» **INSTRUCTIONS TO FOLLOW**
Return a copy of each line in the listing that includes the word "trail".

» **RECORD EXCERPTS**
***

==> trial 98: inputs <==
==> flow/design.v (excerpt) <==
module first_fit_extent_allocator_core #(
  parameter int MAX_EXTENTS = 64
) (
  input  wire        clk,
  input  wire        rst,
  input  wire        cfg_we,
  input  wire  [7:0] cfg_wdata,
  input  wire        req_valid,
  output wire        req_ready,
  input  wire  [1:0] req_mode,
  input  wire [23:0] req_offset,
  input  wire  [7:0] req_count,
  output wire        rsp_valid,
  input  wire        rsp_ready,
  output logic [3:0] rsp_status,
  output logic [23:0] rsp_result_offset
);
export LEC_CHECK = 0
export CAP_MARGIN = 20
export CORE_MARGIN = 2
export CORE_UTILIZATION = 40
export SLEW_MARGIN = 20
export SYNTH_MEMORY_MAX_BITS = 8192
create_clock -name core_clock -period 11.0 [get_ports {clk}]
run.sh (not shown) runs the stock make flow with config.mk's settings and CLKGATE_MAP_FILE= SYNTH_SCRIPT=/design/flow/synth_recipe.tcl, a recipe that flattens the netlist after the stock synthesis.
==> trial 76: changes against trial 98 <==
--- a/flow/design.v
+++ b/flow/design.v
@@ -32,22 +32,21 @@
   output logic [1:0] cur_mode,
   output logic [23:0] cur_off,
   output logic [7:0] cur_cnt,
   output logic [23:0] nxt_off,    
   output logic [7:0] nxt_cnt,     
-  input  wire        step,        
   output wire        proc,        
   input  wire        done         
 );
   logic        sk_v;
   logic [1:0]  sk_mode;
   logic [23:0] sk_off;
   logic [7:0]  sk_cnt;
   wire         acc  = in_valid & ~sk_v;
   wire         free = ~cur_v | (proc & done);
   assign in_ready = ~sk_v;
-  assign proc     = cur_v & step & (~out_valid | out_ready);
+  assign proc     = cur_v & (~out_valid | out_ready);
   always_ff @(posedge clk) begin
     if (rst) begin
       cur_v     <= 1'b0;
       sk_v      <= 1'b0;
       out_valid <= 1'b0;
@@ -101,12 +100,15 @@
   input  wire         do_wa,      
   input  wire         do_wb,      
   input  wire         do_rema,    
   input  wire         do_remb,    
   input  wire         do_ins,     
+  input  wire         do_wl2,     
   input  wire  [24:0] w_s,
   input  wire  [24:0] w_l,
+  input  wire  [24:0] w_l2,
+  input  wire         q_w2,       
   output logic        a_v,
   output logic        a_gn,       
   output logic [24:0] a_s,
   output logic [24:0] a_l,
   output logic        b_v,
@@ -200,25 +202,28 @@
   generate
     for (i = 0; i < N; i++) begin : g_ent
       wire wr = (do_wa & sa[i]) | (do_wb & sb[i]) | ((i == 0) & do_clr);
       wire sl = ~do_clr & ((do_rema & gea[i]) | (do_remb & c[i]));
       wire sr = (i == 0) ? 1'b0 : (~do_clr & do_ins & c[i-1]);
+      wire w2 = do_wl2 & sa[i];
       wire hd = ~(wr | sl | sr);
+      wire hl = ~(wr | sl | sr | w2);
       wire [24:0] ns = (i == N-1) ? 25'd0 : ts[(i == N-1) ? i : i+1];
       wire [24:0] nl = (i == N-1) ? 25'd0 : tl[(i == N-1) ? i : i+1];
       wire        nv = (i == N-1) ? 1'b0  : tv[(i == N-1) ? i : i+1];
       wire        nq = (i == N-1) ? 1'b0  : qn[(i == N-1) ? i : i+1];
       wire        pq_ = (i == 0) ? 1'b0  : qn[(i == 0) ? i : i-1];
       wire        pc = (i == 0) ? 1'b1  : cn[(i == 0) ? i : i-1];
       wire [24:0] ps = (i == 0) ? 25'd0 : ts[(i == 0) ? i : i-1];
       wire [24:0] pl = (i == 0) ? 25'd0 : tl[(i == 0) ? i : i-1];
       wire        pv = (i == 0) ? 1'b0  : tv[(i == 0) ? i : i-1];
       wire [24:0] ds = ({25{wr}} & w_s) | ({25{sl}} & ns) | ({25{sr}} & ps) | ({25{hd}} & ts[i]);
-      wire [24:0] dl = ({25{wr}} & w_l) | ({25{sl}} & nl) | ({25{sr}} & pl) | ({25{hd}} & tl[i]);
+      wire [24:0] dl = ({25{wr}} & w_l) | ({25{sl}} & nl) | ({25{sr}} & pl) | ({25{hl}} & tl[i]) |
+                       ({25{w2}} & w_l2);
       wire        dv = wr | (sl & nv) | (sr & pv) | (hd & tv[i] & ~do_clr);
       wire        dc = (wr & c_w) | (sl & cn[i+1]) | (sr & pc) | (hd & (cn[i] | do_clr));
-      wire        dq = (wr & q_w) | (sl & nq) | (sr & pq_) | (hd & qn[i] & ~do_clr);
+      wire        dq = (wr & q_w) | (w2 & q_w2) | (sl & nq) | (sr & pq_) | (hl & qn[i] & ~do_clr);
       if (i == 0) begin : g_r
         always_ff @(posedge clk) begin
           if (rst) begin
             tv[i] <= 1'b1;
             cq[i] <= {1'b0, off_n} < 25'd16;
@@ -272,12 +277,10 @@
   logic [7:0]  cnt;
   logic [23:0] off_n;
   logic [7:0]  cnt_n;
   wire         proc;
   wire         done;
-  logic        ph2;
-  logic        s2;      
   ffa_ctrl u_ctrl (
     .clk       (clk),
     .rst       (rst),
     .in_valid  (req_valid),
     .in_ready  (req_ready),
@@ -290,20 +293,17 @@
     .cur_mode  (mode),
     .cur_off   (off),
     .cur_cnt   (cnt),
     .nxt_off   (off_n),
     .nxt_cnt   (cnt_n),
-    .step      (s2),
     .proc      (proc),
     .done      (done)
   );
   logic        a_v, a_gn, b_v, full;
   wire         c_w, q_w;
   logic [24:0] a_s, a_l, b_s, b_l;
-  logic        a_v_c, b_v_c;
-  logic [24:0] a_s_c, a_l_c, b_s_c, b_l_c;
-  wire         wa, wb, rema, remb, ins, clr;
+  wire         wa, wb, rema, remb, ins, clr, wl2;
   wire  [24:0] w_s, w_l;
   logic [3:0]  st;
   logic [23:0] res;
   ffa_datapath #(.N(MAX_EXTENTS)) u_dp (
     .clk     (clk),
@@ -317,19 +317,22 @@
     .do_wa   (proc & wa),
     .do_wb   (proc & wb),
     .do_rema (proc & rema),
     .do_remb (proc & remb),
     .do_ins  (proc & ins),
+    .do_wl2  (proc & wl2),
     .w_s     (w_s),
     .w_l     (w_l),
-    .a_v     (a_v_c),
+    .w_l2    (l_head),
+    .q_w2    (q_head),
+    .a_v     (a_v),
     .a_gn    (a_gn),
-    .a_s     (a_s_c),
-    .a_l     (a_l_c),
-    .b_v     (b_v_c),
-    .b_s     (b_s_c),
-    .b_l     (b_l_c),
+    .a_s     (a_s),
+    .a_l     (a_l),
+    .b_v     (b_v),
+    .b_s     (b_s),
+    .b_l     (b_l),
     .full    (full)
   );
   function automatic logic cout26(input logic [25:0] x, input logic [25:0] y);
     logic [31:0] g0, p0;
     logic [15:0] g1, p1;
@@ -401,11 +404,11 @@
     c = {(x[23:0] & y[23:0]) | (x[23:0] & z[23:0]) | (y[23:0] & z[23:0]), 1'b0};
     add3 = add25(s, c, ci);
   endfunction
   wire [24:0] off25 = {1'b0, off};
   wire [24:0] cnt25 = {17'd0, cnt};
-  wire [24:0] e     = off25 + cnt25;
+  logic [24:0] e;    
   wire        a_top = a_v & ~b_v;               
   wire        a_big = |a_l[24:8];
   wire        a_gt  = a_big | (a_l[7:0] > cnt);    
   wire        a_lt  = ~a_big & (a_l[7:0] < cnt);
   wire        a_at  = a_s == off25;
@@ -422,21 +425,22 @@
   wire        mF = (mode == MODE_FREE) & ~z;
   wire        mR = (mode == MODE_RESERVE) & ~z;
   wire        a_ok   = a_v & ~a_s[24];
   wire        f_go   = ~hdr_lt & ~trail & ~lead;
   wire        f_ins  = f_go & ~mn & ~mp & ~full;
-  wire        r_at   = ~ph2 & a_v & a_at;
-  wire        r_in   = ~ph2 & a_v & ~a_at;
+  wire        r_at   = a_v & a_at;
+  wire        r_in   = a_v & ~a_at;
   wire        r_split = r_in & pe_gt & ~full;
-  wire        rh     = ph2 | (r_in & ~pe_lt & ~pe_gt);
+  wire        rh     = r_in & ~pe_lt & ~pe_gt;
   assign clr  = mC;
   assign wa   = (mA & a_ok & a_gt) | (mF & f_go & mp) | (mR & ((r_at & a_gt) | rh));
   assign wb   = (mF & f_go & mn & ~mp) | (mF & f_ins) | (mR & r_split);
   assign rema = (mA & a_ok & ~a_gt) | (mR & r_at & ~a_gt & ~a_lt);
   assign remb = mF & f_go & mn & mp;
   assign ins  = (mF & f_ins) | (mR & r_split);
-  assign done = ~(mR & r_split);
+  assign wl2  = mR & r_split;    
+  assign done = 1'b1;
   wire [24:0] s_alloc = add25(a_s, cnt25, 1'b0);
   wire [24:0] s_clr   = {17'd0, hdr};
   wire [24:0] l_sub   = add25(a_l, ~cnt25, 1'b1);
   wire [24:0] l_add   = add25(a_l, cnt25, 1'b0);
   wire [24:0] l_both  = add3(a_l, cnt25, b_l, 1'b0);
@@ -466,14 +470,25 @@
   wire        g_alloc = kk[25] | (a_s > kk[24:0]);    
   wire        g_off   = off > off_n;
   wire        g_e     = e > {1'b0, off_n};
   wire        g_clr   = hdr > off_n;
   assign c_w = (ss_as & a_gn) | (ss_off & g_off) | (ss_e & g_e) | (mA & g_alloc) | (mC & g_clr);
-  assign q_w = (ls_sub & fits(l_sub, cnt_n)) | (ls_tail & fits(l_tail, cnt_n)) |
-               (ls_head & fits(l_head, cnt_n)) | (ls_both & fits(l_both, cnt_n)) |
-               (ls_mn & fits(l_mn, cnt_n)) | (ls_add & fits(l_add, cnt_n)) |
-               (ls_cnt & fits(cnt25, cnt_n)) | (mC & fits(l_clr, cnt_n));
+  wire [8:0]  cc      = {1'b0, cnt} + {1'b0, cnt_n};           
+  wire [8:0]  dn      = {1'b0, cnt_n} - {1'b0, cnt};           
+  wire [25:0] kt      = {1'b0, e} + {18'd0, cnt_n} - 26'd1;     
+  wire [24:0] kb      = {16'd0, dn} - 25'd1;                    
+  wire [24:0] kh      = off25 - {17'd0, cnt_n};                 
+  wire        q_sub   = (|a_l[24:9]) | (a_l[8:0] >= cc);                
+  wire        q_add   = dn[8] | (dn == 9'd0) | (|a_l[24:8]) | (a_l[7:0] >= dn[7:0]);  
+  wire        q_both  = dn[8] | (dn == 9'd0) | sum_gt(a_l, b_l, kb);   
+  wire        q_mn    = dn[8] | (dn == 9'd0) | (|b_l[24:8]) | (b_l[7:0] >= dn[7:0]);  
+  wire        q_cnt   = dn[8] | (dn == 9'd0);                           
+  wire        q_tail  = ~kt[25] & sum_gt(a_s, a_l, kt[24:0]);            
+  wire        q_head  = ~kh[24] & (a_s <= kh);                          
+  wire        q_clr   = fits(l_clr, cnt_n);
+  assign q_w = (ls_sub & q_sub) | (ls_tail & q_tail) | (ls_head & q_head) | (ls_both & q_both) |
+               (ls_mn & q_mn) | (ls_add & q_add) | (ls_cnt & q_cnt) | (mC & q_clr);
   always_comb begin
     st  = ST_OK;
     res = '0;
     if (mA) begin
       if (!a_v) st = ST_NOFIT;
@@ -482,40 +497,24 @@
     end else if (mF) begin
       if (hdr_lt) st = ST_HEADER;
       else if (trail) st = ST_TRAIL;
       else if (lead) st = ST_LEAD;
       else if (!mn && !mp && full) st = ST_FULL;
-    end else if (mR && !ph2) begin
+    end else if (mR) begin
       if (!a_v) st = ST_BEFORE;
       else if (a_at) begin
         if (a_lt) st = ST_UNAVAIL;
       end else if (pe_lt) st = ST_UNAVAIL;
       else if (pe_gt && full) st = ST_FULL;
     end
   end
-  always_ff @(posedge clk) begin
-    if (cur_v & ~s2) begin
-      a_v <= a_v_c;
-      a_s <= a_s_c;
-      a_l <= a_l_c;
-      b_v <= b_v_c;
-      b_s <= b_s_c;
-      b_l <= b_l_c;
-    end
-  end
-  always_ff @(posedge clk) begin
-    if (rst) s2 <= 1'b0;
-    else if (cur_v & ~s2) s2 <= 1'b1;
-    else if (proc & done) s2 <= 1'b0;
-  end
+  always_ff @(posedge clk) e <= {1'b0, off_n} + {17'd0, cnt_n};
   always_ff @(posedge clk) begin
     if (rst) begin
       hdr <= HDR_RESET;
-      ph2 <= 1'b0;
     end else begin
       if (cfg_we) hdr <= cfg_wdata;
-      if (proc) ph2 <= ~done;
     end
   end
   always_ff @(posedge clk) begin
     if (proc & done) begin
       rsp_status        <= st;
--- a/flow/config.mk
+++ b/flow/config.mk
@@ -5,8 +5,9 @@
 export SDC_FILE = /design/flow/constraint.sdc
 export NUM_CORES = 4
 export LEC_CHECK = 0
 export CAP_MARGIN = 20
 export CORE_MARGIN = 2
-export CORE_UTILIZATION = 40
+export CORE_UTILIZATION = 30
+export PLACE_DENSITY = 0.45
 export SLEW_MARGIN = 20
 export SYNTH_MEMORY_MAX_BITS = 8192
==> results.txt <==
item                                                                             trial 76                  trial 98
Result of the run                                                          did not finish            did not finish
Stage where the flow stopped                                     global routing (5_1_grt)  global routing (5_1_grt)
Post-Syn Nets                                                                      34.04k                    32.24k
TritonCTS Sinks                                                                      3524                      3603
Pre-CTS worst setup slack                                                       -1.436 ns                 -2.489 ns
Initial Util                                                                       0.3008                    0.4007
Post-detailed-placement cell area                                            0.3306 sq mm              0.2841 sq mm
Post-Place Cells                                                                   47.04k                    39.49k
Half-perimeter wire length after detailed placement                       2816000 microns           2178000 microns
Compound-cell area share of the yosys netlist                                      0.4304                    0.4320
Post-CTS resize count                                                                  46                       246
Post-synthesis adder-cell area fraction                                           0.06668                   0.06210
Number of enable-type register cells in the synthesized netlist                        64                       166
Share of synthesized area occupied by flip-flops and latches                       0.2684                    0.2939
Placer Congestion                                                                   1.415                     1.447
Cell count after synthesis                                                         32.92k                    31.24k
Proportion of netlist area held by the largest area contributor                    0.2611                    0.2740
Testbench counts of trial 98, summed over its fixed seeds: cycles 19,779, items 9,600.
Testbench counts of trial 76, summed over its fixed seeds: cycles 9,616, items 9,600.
Background: an optimization exercise with open tools, aiming at small area, a short achievable clock period and few clock cycles per item. Do not read the settings as production practice.
Where RTL was checked, it was by simulation tests only, not by an equivalence proof against the original.
No activity file was given, so power comes from the tool's default toggle rates.

==> flow/design.v (excerpt) <==
module moving_average_filter #(
	parameter int WINDOW_MAX  = maf_pkg::WINDOW_MAX_DEF,
	parameter int SAMPLE_BITS = maf_pkg::SAMPLE_BITS_DEF
) (
	input  logic                      clk,
	input  logic                      arst_n,
	input  logic                      cfg_we,
	input  logic [maf_pkg::WIN_W-1:0] cfg_wdata,
	input  logic                      in_valid,
	output logic                      in_ready,
	input  logic [SAMPLE_BITS-1:0]    sample,
	input  logic                      new_series,
	output logic                      out_valid,
	input  logic                      out_ready,
	output logic [SAMPLE_BITS-1:0]    average
);
Settings: LEC_CHECK=0, ABC_CLOCK_PERIOD_IN_PS=2000, CAP_MARGIN=20, CORE_MARGIN=2, CORE_UTILIZATION=60, CTS_CLUSTER_DIAMETER=80, CTS_CLUSTER_SIZE=30, SLEW_MARGIN=20, SYNTH_MEMORY_MAX_BITS=8192; clock period 10.0 ns.
standard.sh (not shown) runs the stock make flow with config.mk's settings and CLKGATE_MAP_FILE= SYNTH_SCRIPT=/design/flow/synth_recipe.tcl, a recipe that flattens the netlist after the stock synthesis.
==> flow/flow/run.sh <==
#!/bin/bash
# The standard layout (the standard.sh: standard synthesis, floorplan,
# placement, CTS, routing, finish) with the design's clock period and
# constraints; only the timing repair steps aim further below the period.
set -euo pipefail
bash standard.sh SETUP_SLACK_MARGIN=6.75 finish > standard_flow.log 2>&1
Edit:
--- a/flow/design.v
+++ b/flow/design.v
@@ -20,34 +20,39 @@
 	input  logic                 clk,
 	input  logic                 arst_n,
 	input  logic                 en,
 	input  logic                 in_valid,
 	input  logic [NUM_W-1:0]     dividend,
 	input  logic [DEN_W-1:0]     divisor,
+	input  logic [DEN_W:0]       divisor3,
 	output logic                 out_valid,
 	output logic [QUO_W-1:0]     quotient
 );
 	localparam int REM_W = NUM_W - QUO_W;
 	localparam int NSTG  = QUO_W / (2 * STEPS);
 	localparam int NREG  = NSTG - 1;
+	localparam int D3_W  = DEN_W + 1;
 	localparam int X_W   = REM_W + 2;
 	localparam int DF_W  = REM_W + 4;
 	logic [NREG*REM_W-1:0] rem_q;
 	logic [NREG*QUO_W-1:0] qb_q;
 	logic [NREG*DEN_W-1:0] den_q;
+	logic [NREG*D3_W-1:0]  den3_q;
 	logic [NREG-1:0]       v_q;
 	logic [NSTG*REM_W-1:0] rem_i;
 	logic [NSTG*QUO_W-1:0] qb_i;
 	logic [NSTG*DEN_W-1:0] den_i;
+	logic [NSTG*D3_W-1:0]  den3_i;
 	logic [NSTG-1:0]       v_i;
 	logic [NSTG*REM_W-1:0] rem_o;
 	logic [NSTG*QUO_W-1:0] qb_o;
 	function automatic logic [REM_W+QUO_W-1:0] steps_f(
 		input logic [REM_W-1:0] rem,
 		input logic [QUO_W-1:0] qb,
-		input logic [DEN_W-1:0] den
+		input logic [DEN_W-1:0] den,
+		input logic [D3_W-1:0]  den3
 	);
 		logic [REM_W-1:0] r;
 		logic [QUO_W-1:0] q;
 		logic [X_W-1:0]   x;
 		logic [DF_W-1:0]  d1;
 		logic [DF_W-1:0]  d2;
@@ -55,13 +60,13 @@
 		r = rem;
 		q = qb;
 		for (int i = 0; i < STEPS; i++) begin
 			x  = {r, q[QUO_W-1:QUO_W-2]};
 			d1 = DF_W'(x) - DF_W'(den);
 			d2 = DF_W'(x) - DF_W'({den, 1'b0});
-			d3 = DF_W'(x) - DF_W'(den) - DF_W'({den, 1'b0});
+			d3 = DF_W'(x) - DF_W'(den3);
 			if (!d3[DF_W-1]) begin
 				q = {q[QUO_W-3:0], 2'd3};
 				r = d3[REM_W-1:0];
 			end else if (!d2[DF_W-1]) begin
 				q = {q[QUO_W-3:0], 2'd2};
 				r = d2[REM_W-1:0];
@@ -75,21 +80,23 @@
 		end
 		steps_f = {r, q};
 	endfunction
 	assign rem_i[0 +: REM_W] = dividend[NUM_W-1:QUO_W];
 	assign qb_i[0 +: QUO_W]  = dividend[QUO_W-1:0];
 	assign den_i[0 +: DEN_W] = divisor;
+	assign den3_i[0 +: D3_W] = divisor3;
 	assign v_i[0]            = in_valid;
 	assign rem_i[REM_W +: NREG*REM_W] = rem_q;
 	assign qb_i[QUO_W +: NREG*QUO_W]  = qb_q;
 	assign den_i[DEN_W +: NREG*DEN_W] = den_q;
+	assign den3_i[D3_W +: NREG*D3_W]  = den3_q;
 	assign v_i[NSTG-1:1]              = v_q;
 	for (genvar s = 0; s < NSTG; s++) begin : g_stg
 		assign {rem_o[s*REM_W +: REM_W], qb_o[s*QUO_W +: QUO_W]} =
 			steps_f(rem_i[s*REM_W +: REM_W], qb_i[s*QUO_W +: QUO_W],
-				den_i[s*DEN_W +: DEN_W]);
+				den_i[s*DEN_W +: DEN_W], den3_i[s*D3_W +: D3_W]);
 	end
 	always_ff @(posedge clk or negedge arst_n) begin
 		if (!arst_n) begin
 			v_q <= '0;
 		end else if (en) begin
 			v_q <= v_i[NREG-1:0];
@@ -97,12 +104,13 @@
 	end
 	always_ff @(posedge clk) begin
 		if (en) begin
 			rem_q  <= rem_o[NREG*REM_W-1:0];
 			qb_q   <= qb_o[NREG*QUO_W-1:0];
 			den_q  <= den_i[NREG*DEN_W-1:0];
+			den3_q <= den3_i[NREG*D3_W-1:0];
 		end
 	end
 	assign out_valid = v_i[NSTG-1];
 	assign quotient  = (den_i[(NSTG-1)*DEN_W +: DEN_W] == '0) ? '0 : qb_o[(NSTG-1)*QUO_W +: QUO_W];
 endmodule
 `default_nettype wire
@@ -342,22 +350,24 @@
 			n2   <= n1;
 		end
 	end
 	logic                   v3;
 	logic [SUM_W-1:0]       sum_q;
 	logic [CNT_W-1:0]       n3;
+	logic [CNT_W:0]         n3_3;
 	always_ff @(posedge clk or negedge arst_n) begin
 		if (!arst_n) begin
 			v3 <= 1'b0;
 		end else if (en) begin
 			v3 <= v2;
 		end
 	end
 	always_ff @(posedge clk) begin
 		if (en) begin
 			n3   <= n2;
+			n3_3 <= {1'b0, n2} + {n2, 1'b0};
 			if (v2) begin
 				sum_q <= (clr2 ? SUM_W'(0) : sum_q) + {{(SUM_W-SAMPLE_BITS-1){d2[SAMPLE_BITS]}}, d2};
 			end
 		end
 	end
 	maf_divider #(
@@ -369,12 +379,13 @@
 		.clk       (clk),
 		.arst_n    (arst_n),
 		.en        (en),
 		.in_valid  (v3),
 		.dividend  (sum_q),
 		.divisor   (n3),
+		.divisor3  (n3_3),
 		.out_valid (div_v),
 		.quotient  (div_q)
 	);
 	always_ff @(posedge clk or negedge arst_n) begin
 		if (!arst_n) begin
 			out_v_q  <= 1'b0;
=>
- setup slack gets better by 0.049 ns
- synthesized area grows by 2.8%
- cell area grows by 0.63%
- fmax grows by 1.4%
- first-iteration DRC count grows by 11%
- non-clock buffer count shrinks by 232
- clock power hardly moves
- register-to-register slack gets better by 0.36 ns
- clock-buffer cell count grows by 11
Testbench counts after the change, summed over its fixed seeds: cycles 6,480, items 6,000.
For the first run of this note, only the layout was checked, not whether the RTL still works.

## what the ideal ports hide
Ports are ideal in the flow. The routed layouts listed here were re-timed in OpenROAD. Step 1 assumes that a clkbuf_16 drives the clock port and a buf_2 every other input. Step 2 times the ports against the registers' clock, not the clock port: input delays grow and output delays shrink by t, the midpoint of the rising clock arrivals with the driver on. Three values: ideal ports, drivers, drivers and shift; two values: the first two.
| run | shift t [ns] | slack for setup (ns) | latest minus earliest clock arrival (ns) | worst slew at a driven data input, ns | pins driven straight from the clock port |
|---|---|---|---|---|---|
| the first run | 0.983 | 6.492 / 6.464 / 5.674 | 0.082 / 0.083 | 0.18 | 1 |
| the second run | 0.978 | 6.541 / 6.443 / 5.820 | 0.072 / 0.072 | 0.14 | 1 |
After both steps setup and hold are still met in every run listed. The setup slack of the first run, which loses most, moves by -0.028 ns with the drivers and by -0.818 ns with both steps.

***

» **ANSWER TO THE EXERCISE**
   wire        f_go   = ~hdr_lt & ~trail & ~lead;
       else if (trail) st = ST_TRAIL;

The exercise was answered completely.